Tactics to insure security considerations are understood, include the infusion of ‘Red Team’ principles—thinking how the bad guys do, profiling the most likely threat agents, and learning from historical attack methods. These exercises are used by Intel information security internally and can be equally important tools to temper the external feature design process. In spearheading these discussions, I help expand the scope of work from the ‘does the design work’ mindset to include ‘how can someone break it or leverage it to do something malicious.’
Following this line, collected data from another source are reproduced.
==> src/rtl/ascon_permutation.sv <==
// Iterative Ascon-p[rnd] permutation core, one round per clock.
// Drives an external round counter and uses its rnd output as the round index.
module ascon_permutation (
  input  logic         clk,
  input  logic         rst,
  input  logic         start,
  input  logic         mode,
  input  logic [319:0] state_in,
  output logic         ready,
  output logic         valid,
  output logic [319:0] state_out,
  output logic         cnt_mode,
  output logic         cnt_incr,
  input  logic [3:0]   rnd
);

  localparam int unsigned STATE_W = 320;
  localparam int unsigned WORD_W  = 64;
  localparam int unsigned RND_W   = 4;

  localparam logic             P12_MODE = 1'b0;
  localparam logic             P8_MODE  = 1'b1;
  localparam logic             DO_INCR  = 1'b1;
  localparam logic             NO_INCR  = 1'b0;
  localparam logic [RND_W-1:0] P12_INIT = RND_W'(4);
  localparam logic [RND_W-1:0] P8_INIT  = RND_W'(8);
  localparam logic [RND_W-1:0] RND_LAST = RND_W'(15);

  typedef enum logic [1:0] {IDLE, ALIGN, RUN, DONE} fsm_t;

  fsm_t               fsm;
  logic               mode_q;
  logic [STATE_W-1:0] state_q;
  logic [STATE_W-1:0] round_out_c;

  function automatic logic [RND_W-1:0] init_of(input logic m);
    return (m == P8_MODE) ? P8_INIT : P12_INIT;
  endfunction

  function automatic logic [WORD_W-1:0] ror64(input logic [WORD_W-1:0] x,
                                              input int unsigned n);
    return (x >> n) | (x << (WORD_W - n));
  endfunction

  // One full round: constant addition, bitsliced S-box, linear diffusion.
  function automatic logic [STATE_W-1:0] ascon_round(input logic [STATE_W-1:0] s,
                                                     input logic [RND_W-1:0]   r);
    logic [WORD_W-1:0] x0, x1, x2, x3, x4;
    logic [WORD_W-1:0] t0, t1, t2, t3, t4;
    x0 = s[319:256];
    x1 = s[255:192];
    x2 = s[191:128];
    x3 = s[127:64];
    x4 = s[63:0];
    x2[7:0] = x2[7:0] ^ {4'(4'd3 - r), 4'(r - 4'd4)};
    x0 = x0 ^ x4;
    x4 = x4 ^ x3;
    x2 = x2 ^ x1;
    t0 = ~x0 & x1;
    t1 = ~x1 & x2;
    t2 = ~x2 & x3;
    t3 = ~x3 & x4;
    t4 = ~x4 & x0;
    x0 = x0 ^ t1;
    x1 = x1 ^ t2;
    x2 = x2 ^ t3;
    x3 = x3 ^ t4;
    x4 = x4 ^ t0;
    x1 = x1 ^ x0;
    x0 = x0 ^ x4;
    x3 = x3 ^ x2;
    x2 = ~x2;
    x0 = x0 ^ ror64(x0, 19) ^ ror64(x0, 28);
    x1 = x1 ^ ror64(x1, 61) ^ ror64(x1, 39);
    x2 = x2 ^ ror64(x2, 1)  ^ ror64(x2, 6);
    x3 = x3 ^ ror64(x3, 10) ^ ror64(x3, 17);
    x4 = x4 ^ ror64(x4, 7)  ^ ror64(x4, 41);
    return {x0, x1, x2, x3, x4};
  endfunction

  assign round_out_c = ascon_round(state_q, rnd);

  // Control FSM; the counter wraps to init(mode_q) on the edge that leaves rnd=15.
  always_ff @(posedge clk or posedge rst) begin
    if (rst) begin
      fsm       <= IDLE;
      ready     <= 1'b1;
      valid     <= 1'b0;
      state_out <= '0;
      cnt_incr  <= NO_INCR;
      cnt_mode  <= P12_MODE;
      mode_q    <= P12_MODE;
      state_q   <= '0;
    end else begin
      valid <= 1'b0;
      case (fsm)
        IDLE: begin
          if (start) begin
            mode_q   <= mode;
            state_q  <= state_in;
            ready    <= 1'b0;
            cnt_mode <= mode;
            cnt_incr <= DO_INCR;
            fsm      <= (rnd == init_of(mode)) ? RUN : ALIGN;
          end
        end
        ALIGN: begin
          if (rnd == RND_LAST) fsm <= RUN;
        end
        RUN: begin
          state_q <= round_out_c;
          if (rnd == RND_LAST) begin
            fsm       <= DONE;
            cnt_incr  <= NO_INCR;
            valid     <= 1'b1;
            state_out <= round_out_c;
          end
        end
        DONE: begin
          ready <= 1'b1;
          fsm   <= IDLE;
        end
        default: fsm <= IDLE;
      endcase
    end
  end

endmodule

==> config.mk <==
export PLATFORM = sky130hd
export DESIGN_NAME = ascon_permutation
export DESIGN_NICKNAME = d
export VERILOG_FILES = /design/src/rtl/ascon_permutation.sv
export SDC_FILE = /design/constraint.sdc
export NUM_CORES = 2
export LEC_CHECK = 0
export CAP_MARGIN = 20
export CORE_ASPECT_RATIO = 2
export CORE_MARGIN = 2
export CORE_UTILIZATION = 55
export DETAILED_ROUTE_END_ITERATION = 10
export PLACE_DENSITY = 0.82
export REMOVE_ABC_BUFFERS = 1
export SYNTH_ARGS = -nofsm -noshare
export SYNTH_HDL_FRONTEND = slang
export SYNTH_SLANG_ARGS = --single-unit
==> constraint.sdc <==
create_clock -name clk -period 25.6 [get_ports clk]
set_clock_uncertainty 0.2 [all_clocks]
set_input_delay 5.12 -clock clk [delete_from_list [all_inputs] [get_ports clk]]
set_output_delay 5.12 -clock clk [all_outputs]
set_load 0.1 [all_outputs]
==> results.json <==
{
  "antenna_found_initial": 17,
  "final_util": 0.6870,
  "grt_usage": 0.4624,
  "dr.pass1.iters": 7,
  "arrival_ps": 8770,
  "synth_area_mm2": 0.04051,
  "cts_resized": 0,
  "finalCriticalPeriod_ps": 8494,
  "crit_chain": "clkdlybuf4s50_1, ha_1, and3_1, nand2_4, buf_4, buf_4, buf_4, o21ai_0",
  "yosysUniqueCellTypes": 35,
  "dieWidth_um": 195.9,
  "synth_top_family_by_area": "XOR/XNOR gates",
  "fin_crit_sh": 0.3318,
  "routed_wl_um": 176800,
  "critical_path.slowest_cell": "buf_4",
  "post_synth_mux_area_share": 0.02326,
  "hold_path.class": "reg -> reg",
  "place_congestion": 1.063,
  "avgViaCountPerCell": 6.015,
  "fin_tns_setup_ps": 0,
  "synth_compound_area_frac": 0.1244,
  "holdWs_ps": 280.7,
  "max_clock_freq_ghz": 0.1177,
  "num_rows": 140,
  "die_area_mm2": 0.07597,
  "cts_sinks": 646,
  "path_clk_slew_ps": 70,
  "synth_edf_count": 0,
  "cap_violations": 0,
  "syn_area_per_cell_um2": 9.178,
  "placed_cell_area_mm2": 0.04807,
  "drt_iter0_drc": 3200,
  "stdcell_area_mm2": 0.05006,
  "area.growth.synth_to_final_pct": 23.57,
  "grt_pass1_vias": 35790,
  "worstSetupStartpointType": "input pin",
  "slew_viol_final": 0,
  "clock_latency_ps": 650,
  "drive_above_1_share": 0.05028,
  "drtAntennaViolNets": 0,
  "relSlewSlack": 0.1320,
  "cpPeakStageDelay_ps": 700,
  "critPathMaxFanout": 95,
  "vias": 35900,
  "setup_viol": 0,
  "post_cts_buffers": 0,
  "core-area_mm2": 0.07287,
  "status": "complete, no violations",
  "rsz0062_at_grt": "no",
  "holdBufCountCts": 0,
  "die_h_um": 387.8,
  "dp_hpwl_um": 140800,
  "grt_max_degree": 244,
  "cts_buffers": 56,
  "ys_ff_latch": 646,
  "layout_common_cells": "847 x xnor2_1, 651 x clkdlybuf4s50_1, 645 x dfrtp_1",
  "grt_pass1_wl_um": 249400,
  "crit_top_cell": "buf_4",
  "async_reset_ff_frac": 1.000,
  "end_kind": "flip-flop",
  "crit_type": "in -> reg",
  "mostFrequentLayoutCell": "xnor2_1",
  "wl_per_cell_um": 29.63,
  "synth_fa_ha_area_frac": 0.04132,
  "numPortBuffers": 651,
  "initial_core_util": 0.5559,
  "clockRootBuffer": "clkbuf_16",
  "layout.nets": 5452,
  "drc": 0,
  "cts_tree": "built",
  "synth_warnings": 0,
  "tightest_slew_ps": 1293,
  "hold_violations": 0,
  "postSynthCellCount": 4414,
  "yosys.area_share.simple": 0.1142,
  "ys.flop_type": "dfrtp_1",
  "required_ps": 25880,
  "htree_levels": 2,
  "synthXorXnorAreaFrac": 0.2647,
  "cts_buffer_depth": 3,
  "ys_seq_area_frac": 0.3991,
  "boundaryPins": 652,
  "globalRoute.totalOverflow": 0
}
[synth_stat cells (all sizes together) (15+ instances only)]
master	instances	share of area
nand3	17	0.0021
nand2	629	0.058
and2	15	0.0023
xnor3	23	0.013
ha	133	0.041
mux2i	93	0.023
and3	207	0.032
xnor2	914	0.21
clkbuf	167	0.015
a21oi	354	0.044
o211ai	15	0.0028
xor2	200	0.043
inv	134	0.012
nor2	193	0.018
buf	46	0.0051
o21ai	594	0.073
dfrtp	645	0.40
Recently, I’ve been involved with market value and competition analysis. This includes giving input on how our products will be evaluated by the security industry. In IT, we are particularly critical of outlandish claims of certain security product vendors peddling their wares to Intel, which are quickly dismissed. Our marketing claims must be realistic and accurate. They must properly reflect what we can deliver in the security space. We can’t make the same mistakes we’ve seen from others in the industry who rely on fear, uncertainty, and doubt to artificially drive short-term sales. Important checks and balances exist. Nowadays, a healthy worldwide security community takes the role of evaluating and vetting products and services as expert proxies for the customers. They quickly callout companies who overstate their products or make misleading claims and are particularly ruthless to established corporations looking to leverage the ‘security’ moniker just to sell more products. Understanding how these security experts will measure effectiveness, value, and longevity goes a long way in properly positioning our marketing message. Ethically, Intel always strives to be open, straightforward, and do the right thing. So it comes down to the accuracy in the message of what we deliver.
Q. So, what’s next?
Moving forward, I hope to land more security product pilots internally, build more cross-organizational bridges to share insights, and contribute to strategies and designs that intersect future business opportunities in the market. So far, the journey has been exciting, educational, satisfying, and frustrating. The most important measure for me, though, is when I wake up each morning—I look forward to the challenges ahead. Halfway through the rotation and I continue to enjoy every day. I can't wait to see what happens in the next few months!